#### REQUIRED WORK
Find how many lines of the following entries contain "Critical". Reply with the number alone.

>>>

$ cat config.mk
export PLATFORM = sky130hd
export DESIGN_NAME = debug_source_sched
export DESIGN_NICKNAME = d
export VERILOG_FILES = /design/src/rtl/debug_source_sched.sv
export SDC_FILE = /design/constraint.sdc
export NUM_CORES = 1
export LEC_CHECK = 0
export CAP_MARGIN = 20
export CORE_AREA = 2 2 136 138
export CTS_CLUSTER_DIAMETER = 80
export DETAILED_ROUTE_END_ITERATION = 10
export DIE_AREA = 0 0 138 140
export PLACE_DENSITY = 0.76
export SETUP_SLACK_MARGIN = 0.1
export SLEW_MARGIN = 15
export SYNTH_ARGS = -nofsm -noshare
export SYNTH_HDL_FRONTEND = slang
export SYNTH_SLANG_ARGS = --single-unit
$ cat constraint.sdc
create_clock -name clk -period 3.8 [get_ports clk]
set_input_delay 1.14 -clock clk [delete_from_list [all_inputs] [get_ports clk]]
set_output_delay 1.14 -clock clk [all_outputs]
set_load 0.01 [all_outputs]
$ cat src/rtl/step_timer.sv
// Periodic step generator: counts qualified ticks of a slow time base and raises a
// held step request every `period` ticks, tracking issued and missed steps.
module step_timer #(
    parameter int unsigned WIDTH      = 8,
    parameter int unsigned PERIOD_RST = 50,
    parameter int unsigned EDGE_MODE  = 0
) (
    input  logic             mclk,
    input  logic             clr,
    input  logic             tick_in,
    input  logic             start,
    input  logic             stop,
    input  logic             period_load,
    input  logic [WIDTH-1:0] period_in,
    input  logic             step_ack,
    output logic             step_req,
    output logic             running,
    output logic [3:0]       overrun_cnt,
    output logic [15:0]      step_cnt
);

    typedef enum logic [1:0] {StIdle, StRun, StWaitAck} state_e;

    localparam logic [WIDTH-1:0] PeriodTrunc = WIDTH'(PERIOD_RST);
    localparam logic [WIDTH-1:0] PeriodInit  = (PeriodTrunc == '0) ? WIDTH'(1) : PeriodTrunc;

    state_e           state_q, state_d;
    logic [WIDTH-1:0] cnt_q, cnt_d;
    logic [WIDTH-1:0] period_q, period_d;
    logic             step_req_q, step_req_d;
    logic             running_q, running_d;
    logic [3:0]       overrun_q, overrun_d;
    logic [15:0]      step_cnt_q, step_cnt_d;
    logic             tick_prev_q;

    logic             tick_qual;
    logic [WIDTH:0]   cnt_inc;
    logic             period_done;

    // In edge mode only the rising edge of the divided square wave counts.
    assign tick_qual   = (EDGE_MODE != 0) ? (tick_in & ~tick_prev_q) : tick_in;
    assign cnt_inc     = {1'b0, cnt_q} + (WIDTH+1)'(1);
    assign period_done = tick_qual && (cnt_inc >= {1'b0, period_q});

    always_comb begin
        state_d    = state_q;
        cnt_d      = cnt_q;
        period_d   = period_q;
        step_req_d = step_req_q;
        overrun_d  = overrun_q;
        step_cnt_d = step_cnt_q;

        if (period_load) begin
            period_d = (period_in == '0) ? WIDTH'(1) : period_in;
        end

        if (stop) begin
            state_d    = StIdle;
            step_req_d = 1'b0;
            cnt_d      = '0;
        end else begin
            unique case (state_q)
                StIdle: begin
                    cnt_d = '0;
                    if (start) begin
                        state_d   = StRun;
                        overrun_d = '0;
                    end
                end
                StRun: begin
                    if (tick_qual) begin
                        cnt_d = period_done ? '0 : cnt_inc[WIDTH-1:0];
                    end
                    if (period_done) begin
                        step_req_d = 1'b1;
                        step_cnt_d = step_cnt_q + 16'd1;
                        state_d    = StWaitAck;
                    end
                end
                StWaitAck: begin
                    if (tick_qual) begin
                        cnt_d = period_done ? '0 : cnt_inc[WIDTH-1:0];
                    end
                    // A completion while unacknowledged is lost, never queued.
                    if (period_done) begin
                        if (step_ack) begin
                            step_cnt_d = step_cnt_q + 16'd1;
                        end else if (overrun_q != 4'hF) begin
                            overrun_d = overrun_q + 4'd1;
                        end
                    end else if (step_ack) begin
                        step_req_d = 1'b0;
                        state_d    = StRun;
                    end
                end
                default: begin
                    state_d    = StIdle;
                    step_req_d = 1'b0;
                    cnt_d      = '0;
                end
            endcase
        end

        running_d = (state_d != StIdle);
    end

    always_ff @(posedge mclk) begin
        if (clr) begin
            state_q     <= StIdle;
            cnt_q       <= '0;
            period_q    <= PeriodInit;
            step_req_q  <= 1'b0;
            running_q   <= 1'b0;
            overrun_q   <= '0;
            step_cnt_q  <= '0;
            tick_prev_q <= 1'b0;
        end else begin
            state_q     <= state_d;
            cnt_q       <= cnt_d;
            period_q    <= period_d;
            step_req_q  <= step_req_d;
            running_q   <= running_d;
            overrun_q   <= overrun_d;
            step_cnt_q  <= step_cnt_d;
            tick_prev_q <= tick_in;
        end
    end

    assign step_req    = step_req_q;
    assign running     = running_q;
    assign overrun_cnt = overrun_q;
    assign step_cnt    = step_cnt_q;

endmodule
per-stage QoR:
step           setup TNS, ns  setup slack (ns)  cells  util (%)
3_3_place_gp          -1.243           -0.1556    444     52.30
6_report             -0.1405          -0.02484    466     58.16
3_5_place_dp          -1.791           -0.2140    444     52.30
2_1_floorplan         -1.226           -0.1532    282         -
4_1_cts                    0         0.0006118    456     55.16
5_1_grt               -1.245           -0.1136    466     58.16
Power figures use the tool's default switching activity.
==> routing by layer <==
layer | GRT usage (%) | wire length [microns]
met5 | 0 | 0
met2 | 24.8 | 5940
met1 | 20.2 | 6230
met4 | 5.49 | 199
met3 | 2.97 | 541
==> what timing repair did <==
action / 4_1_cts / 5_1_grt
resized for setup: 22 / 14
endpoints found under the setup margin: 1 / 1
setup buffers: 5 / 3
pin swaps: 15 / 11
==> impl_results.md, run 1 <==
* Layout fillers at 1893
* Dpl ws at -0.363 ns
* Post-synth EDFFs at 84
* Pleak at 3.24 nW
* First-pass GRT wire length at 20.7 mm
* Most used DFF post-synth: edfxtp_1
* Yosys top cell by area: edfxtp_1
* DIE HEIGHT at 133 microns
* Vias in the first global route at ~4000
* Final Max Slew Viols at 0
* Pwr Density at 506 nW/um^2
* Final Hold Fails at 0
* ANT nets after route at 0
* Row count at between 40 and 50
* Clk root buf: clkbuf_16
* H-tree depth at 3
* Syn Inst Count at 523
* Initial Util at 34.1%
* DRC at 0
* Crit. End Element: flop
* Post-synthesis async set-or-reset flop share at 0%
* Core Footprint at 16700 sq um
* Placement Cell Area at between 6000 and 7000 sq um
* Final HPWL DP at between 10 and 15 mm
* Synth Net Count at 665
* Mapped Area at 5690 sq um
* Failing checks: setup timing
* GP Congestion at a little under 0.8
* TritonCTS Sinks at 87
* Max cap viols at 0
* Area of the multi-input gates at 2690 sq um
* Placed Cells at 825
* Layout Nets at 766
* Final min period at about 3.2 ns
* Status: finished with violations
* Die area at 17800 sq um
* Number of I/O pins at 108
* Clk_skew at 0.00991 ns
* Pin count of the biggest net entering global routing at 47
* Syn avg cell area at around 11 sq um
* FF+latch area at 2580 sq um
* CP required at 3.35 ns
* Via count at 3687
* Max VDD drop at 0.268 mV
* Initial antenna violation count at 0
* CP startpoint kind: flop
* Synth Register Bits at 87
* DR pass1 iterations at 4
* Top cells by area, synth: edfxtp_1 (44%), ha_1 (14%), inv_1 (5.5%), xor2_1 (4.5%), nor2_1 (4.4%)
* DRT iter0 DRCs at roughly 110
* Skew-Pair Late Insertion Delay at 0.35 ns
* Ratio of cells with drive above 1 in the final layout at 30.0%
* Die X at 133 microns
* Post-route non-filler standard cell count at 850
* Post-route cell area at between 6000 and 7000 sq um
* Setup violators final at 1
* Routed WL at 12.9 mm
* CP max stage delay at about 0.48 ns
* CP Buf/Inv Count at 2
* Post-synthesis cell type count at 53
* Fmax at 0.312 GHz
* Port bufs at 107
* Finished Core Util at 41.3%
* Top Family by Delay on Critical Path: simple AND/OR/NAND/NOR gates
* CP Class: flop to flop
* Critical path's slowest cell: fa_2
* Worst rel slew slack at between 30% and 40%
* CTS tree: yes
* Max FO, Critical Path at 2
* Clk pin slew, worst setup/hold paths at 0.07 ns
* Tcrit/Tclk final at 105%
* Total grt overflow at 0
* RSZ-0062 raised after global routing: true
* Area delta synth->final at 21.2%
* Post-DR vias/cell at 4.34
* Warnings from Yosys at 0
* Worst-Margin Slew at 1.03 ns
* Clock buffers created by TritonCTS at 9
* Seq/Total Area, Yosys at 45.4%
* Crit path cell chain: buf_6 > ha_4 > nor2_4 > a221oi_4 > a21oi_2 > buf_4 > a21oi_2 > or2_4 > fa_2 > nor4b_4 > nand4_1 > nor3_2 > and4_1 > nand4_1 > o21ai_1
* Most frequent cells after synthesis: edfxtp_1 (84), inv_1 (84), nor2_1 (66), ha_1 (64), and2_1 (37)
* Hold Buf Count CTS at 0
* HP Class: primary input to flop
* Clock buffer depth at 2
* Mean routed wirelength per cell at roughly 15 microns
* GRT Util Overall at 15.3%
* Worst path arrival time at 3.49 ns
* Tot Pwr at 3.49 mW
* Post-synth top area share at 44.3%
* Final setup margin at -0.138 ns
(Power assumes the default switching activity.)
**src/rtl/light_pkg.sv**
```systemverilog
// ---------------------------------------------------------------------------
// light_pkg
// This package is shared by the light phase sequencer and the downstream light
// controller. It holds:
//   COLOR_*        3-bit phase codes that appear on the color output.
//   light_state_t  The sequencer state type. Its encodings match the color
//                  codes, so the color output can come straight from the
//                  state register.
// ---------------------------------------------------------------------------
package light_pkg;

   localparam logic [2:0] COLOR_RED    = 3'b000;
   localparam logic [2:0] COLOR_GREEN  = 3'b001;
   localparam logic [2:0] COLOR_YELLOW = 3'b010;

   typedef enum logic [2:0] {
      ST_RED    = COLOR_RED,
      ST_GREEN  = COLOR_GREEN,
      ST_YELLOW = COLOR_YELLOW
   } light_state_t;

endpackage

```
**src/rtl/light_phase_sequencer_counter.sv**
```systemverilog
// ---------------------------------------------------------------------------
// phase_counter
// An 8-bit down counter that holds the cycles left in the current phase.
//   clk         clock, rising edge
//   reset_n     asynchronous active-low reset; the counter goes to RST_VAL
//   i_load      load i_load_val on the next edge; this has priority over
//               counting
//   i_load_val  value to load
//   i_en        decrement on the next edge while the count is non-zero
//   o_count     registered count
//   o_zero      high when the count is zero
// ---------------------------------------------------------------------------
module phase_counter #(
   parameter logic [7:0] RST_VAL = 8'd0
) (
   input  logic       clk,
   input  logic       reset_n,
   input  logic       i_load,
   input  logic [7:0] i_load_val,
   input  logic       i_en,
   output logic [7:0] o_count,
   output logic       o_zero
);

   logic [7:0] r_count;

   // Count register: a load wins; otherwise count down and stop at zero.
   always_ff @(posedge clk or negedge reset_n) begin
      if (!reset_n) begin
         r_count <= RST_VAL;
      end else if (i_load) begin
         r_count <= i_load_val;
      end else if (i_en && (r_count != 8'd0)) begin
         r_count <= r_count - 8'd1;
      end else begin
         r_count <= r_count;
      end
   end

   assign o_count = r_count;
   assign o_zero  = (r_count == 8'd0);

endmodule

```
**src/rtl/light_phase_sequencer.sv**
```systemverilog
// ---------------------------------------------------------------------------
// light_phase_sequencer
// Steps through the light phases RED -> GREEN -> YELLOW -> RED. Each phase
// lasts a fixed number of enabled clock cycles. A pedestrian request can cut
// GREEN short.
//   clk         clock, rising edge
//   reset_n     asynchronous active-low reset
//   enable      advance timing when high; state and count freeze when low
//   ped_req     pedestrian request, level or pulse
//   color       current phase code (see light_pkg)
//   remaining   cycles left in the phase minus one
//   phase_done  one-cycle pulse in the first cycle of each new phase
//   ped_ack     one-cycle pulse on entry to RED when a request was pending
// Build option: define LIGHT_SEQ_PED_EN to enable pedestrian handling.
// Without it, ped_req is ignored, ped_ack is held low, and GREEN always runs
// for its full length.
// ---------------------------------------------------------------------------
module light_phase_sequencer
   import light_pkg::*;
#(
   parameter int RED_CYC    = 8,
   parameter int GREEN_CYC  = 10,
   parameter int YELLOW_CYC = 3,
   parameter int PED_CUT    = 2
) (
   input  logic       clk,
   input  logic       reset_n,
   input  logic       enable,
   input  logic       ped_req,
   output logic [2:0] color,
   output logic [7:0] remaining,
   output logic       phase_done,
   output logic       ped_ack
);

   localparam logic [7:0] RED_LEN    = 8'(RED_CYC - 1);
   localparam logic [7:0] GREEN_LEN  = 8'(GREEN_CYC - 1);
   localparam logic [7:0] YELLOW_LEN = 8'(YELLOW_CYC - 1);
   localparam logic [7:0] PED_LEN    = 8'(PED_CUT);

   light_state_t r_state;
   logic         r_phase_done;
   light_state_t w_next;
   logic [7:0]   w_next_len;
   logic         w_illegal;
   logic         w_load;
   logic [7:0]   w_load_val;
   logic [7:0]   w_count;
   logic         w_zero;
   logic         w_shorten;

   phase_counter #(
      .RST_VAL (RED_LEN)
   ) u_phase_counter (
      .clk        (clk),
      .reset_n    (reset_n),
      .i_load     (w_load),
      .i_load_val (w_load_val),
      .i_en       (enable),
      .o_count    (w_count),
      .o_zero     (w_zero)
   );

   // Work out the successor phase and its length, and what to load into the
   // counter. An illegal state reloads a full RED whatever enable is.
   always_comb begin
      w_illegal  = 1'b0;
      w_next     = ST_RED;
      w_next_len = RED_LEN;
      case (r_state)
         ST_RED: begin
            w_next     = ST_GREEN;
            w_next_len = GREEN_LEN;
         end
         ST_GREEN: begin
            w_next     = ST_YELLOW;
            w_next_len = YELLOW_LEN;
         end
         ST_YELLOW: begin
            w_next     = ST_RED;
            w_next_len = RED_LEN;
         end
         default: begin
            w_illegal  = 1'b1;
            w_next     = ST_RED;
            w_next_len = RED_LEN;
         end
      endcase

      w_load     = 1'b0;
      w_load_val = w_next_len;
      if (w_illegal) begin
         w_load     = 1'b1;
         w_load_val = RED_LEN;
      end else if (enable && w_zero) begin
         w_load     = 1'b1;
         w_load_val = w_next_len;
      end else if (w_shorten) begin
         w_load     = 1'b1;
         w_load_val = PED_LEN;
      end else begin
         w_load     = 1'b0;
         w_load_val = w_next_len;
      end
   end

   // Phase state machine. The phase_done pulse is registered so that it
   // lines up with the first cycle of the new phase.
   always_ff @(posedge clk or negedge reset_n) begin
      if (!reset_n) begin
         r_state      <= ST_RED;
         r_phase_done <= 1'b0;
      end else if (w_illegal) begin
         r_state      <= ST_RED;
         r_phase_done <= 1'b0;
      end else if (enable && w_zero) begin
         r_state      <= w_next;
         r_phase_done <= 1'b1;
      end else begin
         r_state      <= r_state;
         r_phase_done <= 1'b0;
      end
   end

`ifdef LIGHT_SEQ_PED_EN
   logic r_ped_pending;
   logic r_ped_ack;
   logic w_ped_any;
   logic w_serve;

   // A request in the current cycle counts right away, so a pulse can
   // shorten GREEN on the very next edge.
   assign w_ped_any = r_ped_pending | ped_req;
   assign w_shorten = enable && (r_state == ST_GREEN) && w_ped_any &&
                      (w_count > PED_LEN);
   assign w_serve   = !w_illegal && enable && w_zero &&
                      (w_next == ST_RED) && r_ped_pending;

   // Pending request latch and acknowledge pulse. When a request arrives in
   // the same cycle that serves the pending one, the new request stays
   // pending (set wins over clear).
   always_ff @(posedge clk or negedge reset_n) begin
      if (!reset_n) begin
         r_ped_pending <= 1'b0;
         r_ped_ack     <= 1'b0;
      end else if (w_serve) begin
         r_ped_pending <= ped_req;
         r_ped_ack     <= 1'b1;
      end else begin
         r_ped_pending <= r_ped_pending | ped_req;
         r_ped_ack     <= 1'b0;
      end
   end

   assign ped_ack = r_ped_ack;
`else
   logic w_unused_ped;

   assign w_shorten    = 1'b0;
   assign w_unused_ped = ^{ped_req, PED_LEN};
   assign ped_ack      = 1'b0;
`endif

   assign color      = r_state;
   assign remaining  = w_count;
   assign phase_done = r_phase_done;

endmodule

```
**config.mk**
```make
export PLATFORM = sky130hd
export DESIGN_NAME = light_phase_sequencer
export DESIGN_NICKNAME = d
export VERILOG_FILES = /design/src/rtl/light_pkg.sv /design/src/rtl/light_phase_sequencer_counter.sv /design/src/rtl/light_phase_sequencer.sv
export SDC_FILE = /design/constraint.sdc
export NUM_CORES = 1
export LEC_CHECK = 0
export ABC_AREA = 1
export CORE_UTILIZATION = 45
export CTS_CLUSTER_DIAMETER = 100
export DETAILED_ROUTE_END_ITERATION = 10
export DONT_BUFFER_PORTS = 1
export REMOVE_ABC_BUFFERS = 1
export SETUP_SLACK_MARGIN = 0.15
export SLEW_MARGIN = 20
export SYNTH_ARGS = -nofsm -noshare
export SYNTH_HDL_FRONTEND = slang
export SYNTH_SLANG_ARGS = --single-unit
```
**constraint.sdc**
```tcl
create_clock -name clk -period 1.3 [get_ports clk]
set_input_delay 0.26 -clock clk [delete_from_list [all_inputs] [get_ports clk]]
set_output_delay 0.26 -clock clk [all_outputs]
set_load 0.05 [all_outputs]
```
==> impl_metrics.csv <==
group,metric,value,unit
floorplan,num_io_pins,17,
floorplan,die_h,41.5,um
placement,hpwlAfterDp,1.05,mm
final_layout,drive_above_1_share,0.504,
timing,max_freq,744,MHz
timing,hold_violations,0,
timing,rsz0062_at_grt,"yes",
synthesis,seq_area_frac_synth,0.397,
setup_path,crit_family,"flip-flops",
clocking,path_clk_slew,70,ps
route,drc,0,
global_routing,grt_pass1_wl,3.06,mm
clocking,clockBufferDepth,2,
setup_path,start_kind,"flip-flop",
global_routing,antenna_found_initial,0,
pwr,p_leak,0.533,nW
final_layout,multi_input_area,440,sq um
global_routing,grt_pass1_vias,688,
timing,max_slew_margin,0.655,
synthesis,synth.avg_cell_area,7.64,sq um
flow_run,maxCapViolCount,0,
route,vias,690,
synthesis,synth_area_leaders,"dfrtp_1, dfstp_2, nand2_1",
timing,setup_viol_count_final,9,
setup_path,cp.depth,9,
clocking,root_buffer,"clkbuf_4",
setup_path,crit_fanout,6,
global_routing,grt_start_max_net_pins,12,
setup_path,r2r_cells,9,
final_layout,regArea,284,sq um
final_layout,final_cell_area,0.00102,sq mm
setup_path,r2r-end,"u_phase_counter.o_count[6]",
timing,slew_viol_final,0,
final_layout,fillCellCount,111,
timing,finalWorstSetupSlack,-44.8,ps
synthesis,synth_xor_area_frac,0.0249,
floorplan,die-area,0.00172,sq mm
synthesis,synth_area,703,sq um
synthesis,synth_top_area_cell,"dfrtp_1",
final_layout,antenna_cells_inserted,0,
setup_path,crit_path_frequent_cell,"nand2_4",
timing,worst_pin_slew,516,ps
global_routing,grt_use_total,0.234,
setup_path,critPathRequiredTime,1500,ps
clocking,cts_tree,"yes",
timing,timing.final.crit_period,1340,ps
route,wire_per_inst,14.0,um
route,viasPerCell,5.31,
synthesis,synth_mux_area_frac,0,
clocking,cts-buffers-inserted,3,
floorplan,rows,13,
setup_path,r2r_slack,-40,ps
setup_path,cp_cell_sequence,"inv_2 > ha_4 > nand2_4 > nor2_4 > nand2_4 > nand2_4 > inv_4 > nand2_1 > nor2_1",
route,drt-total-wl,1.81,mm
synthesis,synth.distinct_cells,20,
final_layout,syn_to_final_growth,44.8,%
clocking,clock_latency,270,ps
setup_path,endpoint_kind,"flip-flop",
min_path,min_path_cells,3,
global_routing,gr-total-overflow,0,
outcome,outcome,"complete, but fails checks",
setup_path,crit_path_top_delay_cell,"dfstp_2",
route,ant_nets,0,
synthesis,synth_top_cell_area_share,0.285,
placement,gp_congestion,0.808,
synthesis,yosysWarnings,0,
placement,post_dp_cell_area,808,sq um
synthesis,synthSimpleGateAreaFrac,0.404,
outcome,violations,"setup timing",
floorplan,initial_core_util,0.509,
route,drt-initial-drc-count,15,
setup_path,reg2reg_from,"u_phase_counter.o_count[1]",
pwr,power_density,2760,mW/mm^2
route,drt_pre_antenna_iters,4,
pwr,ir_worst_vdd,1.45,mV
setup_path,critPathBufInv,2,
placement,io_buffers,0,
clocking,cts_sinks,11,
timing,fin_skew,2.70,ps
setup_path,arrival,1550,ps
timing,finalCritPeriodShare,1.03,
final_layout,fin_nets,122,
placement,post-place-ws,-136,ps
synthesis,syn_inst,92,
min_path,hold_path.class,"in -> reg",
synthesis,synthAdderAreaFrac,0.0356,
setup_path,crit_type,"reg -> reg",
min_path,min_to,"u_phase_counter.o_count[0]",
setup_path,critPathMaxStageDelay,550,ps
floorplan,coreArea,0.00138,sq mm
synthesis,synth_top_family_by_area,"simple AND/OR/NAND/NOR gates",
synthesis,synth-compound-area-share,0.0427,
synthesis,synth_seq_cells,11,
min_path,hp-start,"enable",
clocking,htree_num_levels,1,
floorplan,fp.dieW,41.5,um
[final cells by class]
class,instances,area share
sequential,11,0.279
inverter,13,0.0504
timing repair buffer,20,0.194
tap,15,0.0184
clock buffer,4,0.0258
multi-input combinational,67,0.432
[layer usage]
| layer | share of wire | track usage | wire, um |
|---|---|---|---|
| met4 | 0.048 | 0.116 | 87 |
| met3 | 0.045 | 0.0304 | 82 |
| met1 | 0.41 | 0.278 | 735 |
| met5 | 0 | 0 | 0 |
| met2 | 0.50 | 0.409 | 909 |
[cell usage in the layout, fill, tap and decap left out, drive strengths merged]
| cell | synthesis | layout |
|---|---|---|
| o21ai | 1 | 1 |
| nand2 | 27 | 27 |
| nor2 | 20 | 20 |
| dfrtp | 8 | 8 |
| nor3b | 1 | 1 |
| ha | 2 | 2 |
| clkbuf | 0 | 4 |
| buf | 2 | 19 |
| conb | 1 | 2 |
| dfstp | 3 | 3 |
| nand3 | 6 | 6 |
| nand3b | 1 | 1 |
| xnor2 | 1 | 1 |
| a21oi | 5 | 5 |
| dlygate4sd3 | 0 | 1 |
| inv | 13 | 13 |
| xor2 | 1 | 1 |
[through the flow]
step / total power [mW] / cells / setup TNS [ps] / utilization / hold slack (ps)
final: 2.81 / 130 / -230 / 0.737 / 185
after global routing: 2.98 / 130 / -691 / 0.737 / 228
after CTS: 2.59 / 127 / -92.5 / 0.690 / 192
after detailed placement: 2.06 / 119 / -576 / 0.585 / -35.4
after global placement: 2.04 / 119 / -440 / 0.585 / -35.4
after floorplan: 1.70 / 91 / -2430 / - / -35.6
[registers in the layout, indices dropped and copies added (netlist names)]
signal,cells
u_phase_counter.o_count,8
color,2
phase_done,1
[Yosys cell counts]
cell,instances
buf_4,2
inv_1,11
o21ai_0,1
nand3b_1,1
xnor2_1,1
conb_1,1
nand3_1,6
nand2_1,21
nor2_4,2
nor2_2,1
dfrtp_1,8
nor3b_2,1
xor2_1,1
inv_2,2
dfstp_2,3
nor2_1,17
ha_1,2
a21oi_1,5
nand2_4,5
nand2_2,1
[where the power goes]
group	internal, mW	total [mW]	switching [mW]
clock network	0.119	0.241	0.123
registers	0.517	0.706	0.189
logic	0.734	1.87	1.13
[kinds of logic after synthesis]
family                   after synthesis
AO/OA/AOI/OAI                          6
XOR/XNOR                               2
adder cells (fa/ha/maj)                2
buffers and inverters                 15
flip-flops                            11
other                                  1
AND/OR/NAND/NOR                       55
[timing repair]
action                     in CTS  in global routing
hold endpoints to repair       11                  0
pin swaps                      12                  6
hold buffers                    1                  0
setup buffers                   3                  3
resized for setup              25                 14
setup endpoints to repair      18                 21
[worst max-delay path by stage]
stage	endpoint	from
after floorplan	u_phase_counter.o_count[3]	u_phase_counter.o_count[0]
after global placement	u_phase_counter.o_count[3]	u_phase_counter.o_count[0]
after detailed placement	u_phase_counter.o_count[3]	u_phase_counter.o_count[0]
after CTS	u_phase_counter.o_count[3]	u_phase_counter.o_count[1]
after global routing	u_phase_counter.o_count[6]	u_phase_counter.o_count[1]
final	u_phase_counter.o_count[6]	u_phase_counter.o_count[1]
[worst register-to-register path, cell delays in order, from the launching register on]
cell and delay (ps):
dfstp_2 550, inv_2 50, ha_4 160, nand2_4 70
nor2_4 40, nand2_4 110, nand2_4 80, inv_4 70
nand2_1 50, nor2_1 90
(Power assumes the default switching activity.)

<<<

#### REPLY
3